Extracted data -
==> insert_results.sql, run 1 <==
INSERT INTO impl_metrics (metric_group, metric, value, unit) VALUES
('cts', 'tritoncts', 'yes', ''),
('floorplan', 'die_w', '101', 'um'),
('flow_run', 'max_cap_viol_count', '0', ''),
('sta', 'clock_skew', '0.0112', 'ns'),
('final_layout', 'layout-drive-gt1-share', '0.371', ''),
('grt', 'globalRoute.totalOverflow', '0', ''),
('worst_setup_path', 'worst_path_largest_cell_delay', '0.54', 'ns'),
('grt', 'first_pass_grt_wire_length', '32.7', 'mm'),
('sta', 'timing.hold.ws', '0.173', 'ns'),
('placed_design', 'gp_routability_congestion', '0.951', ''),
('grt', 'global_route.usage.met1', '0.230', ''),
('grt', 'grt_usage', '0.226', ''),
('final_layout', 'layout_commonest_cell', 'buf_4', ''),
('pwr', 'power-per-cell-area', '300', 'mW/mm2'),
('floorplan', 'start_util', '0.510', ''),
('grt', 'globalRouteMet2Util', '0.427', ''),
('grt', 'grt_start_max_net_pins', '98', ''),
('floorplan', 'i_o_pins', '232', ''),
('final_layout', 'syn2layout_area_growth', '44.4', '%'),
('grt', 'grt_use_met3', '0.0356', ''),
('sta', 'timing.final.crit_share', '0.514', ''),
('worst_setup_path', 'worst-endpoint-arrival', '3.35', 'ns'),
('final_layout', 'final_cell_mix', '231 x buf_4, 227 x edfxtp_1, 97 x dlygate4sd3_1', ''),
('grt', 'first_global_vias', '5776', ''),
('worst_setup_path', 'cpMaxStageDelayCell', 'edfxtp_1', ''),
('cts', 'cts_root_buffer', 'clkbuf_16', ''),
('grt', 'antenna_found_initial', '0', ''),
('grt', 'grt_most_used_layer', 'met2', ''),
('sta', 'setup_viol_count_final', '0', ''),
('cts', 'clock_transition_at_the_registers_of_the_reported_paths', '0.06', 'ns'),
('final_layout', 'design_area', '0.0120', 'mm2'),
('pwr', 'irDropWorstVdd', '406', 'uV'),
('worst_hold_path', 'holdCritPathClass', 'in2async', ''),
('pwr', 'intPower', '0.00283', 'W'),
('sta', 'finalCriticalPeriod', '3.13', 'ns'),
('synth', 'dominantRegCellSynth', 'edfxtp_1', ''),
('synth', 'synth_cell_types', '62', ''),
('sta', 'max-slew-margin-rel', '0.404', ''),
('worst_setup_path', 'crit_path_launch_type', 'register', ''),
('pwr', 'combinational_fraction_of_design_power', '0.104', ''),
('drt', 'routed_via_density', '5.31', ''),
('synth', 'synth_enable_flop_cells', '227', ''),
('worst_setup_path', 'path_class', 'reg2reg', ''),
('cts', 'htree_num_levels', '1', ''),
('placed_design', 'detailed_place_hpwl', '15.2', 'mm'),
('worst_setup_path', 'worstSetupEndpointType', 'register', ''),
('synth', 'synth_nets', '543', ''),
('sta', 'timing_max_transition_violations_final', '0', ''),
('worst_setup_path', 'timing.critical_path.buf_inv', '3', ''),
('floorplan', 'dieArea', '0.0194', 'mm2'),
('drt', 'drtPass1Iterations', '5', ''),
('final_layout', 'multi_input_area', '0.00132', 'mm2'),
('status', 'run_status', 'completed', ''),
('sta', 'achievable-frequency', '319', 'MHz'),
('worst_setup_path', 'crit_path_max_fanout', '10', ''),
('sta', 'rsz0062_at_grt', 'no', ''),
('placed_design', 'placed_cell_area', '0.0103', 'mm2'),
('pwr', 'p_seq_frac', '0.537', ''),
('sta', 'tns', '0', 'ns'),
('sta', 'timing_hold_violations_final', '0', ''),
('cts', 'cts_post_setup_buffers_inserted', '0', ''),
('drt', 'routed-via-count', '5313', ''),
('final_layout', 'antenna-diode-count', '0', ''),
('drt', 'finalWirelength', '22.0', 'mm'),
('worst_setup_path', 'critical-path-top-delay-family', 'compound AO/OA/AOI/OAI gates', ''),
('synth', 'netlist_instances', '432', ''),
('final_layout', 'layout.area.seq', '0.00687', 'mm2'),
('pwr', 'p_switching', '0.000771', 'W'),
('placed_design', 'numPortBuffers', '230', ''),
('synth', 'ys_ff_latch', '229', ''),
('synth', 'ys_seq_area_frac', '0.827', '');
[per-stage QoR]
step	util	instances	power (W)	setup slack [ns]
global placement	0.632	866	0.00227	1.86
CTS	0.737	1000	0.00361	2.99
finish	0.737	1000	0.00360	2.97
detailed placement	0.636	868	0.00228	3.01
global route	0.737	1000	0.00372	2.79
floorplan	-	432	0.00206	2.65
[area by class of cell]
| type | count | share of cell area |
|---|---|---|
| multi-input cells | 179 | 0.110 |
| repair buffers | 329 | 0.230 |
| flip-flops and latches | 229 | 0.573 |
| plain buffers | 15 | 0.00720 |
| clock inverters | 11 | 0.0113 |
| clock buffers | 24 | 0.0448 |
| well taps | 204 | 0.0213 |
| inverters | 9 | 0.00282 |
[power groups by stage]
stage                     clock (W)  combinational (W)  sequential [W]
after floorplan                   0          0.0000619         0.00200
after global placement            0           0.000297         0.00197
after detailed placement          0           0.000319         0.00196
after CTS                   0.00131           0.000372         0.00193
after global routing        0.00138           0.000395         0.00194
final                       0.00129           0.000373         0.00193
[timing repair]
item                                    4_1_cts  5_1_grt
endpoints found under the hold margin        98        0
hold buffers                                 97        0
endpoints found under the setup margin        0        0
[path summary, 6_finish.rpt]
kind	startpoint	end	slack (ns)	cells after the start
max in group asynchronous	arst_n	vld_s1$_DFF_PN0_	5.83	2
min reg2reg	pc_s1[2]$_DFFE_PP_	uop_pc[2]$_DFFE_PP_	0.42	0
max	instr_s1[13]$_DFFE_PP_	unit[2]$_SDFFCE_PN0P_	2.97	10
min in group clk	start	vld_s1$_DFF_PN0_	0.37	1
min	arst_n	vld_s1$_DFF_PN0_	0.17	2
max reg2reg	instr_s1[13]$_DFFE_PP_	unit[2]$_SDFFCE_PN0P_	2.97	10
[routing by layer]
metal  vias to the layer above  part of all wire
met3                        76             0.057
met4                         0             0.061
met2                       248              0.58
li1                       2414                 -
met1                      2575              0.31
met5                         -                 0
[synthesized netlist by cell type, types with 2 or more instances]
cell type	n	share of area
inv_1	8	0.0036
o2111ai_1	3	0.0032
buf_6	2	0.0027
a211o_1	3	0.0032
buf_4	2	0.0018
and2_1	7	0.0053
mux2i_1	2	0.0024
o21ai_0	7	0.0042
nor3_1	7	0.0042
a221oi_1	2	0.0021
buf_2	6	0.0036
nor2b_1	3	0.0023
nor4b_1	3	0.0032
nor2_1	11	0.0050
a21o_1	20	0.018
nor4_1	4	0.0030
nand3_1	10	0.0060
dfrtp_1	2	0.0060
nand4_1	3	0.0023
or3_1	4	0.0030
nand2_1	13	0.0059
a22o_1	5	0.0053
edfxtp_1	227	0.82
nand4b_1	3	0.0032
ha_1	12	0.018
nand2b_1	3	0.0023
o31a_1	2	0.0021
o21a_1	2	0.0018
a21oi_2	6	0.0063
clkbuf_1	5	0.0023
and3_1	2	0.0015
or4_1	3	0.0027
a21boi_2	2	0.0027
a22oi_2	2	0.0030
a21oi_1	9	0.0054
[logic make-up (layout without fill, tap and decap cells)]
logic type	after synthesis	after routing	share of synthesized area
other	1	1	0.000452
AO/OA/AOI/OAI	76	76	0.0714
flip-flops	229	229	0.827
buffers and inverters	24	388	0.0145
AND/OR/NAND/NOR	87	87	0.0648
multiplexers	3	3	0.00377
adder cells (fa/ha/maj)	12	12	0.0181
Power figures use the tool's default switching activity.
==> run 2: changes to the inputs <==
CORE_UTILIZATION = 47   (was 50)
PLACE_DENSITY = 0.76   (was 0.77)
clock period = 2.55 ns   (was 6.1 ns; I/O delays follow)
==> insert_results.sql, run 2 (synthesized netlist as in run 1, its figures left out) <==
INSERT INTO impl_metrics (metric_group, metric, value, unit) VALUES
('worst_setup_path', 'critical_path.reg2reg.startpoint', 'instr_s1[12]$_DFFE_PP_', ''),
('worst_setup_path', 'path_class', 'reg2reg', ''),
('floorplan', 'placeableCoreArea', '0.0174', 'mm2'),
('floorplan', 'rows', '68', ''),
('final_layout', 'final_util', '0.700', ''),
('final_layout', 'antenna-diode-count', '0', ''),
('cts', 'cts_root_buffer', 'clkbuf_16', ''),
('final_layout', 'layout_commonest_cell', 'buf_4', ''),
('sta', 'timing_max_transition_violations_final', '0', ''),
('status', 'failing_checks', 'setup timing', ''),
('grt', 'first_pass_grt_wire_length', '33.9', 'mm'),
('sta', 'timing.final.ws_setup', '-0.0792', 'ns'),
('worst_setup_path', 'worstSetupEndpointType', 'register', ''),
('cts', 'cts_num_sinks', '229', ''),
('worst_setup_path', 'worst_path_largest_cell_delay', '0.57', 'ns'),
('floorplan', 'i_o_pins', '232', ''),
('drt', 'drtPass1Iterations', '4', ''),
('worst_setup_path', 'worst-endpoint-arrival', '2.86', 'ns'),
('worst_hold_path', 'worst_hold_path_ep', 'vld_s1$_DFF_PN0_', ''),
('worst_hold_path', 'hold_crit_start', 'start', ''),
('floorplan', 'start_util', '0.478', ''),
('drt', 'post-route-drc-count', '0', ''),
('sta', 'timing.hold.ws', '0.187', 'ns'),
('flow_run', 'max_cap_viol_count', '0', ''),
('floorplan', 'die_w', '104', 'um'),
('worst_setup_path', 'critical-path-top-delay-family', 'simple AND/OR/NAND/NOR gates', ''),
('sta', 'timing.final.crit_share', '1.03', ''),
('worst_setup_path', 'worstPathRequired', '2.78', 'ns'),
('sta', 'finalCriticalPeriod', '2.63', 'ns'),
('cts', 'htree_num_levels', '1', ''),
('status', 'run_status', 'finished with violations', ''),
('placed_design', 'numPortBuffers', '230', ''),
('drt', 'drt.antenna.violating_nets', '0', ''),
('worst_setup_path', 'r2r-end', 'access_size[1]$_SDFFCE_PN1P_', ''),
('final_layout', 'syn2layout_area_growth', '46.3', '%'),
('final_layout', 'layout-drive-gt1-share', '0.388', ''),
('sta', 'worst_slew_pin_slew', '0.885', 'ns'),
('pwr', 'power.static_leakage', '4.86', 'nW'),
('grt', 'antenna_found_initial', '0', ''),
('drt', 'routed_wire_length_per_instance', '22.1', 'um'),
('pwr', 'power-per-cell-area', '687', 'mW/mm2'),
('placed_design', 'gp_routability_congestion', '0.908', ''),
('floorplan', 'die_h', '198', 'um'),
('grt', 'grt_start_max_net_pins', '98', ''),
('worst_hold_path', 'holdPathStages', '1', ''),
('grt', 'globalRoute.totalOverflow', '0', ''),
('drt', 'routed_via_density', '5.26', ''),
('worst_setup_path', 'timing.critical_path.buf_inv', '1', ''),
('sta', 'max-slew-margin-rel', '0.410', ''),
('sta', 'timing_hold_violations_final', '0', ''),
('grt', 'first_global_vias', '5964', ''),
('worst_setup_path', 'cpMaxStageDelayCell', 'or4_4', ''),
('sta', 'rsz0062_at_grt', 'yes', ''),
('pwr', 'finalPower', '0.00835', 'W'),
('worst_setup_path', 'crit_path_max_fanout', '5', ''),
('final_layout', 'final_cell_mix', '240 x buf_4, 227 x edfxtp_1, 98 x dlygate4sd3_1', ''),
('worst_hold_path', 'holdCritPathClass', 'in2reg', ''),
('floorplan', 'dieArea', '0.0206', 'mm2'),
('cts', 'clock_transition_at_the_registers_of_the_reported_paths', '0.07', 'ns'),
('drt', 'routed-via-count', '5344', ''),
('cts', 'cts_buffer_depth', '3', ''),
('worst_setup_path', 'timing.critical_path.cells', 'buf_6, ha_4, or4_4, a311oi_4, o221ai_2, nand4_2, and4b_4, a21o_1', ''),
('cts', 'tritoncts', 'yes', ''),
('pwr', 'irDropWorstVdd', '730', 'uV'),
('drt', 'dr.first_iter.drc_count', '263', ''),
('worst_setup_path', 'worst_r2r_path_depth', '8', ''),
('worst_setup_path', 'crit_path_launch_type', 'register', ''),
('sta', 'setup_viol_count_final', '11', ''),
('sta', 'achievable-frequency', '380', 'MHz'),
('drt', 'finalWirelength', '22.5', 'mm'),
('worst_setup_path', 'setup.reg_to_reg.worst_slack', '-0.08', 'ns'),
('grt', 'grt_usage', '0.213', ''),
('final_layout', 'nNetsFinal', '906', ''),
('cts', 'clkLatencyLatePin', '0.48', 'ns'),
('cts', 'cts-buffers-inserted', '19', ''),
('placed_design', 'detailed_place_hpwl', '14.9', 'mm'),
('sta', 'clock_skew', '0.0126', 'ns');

Problem to solve -
Which lines in the records above include the word "flops"? Copy them out.

The answer -
| flip-flops and latches | 229 | 0.573 |
flip-flops	229	229	0.827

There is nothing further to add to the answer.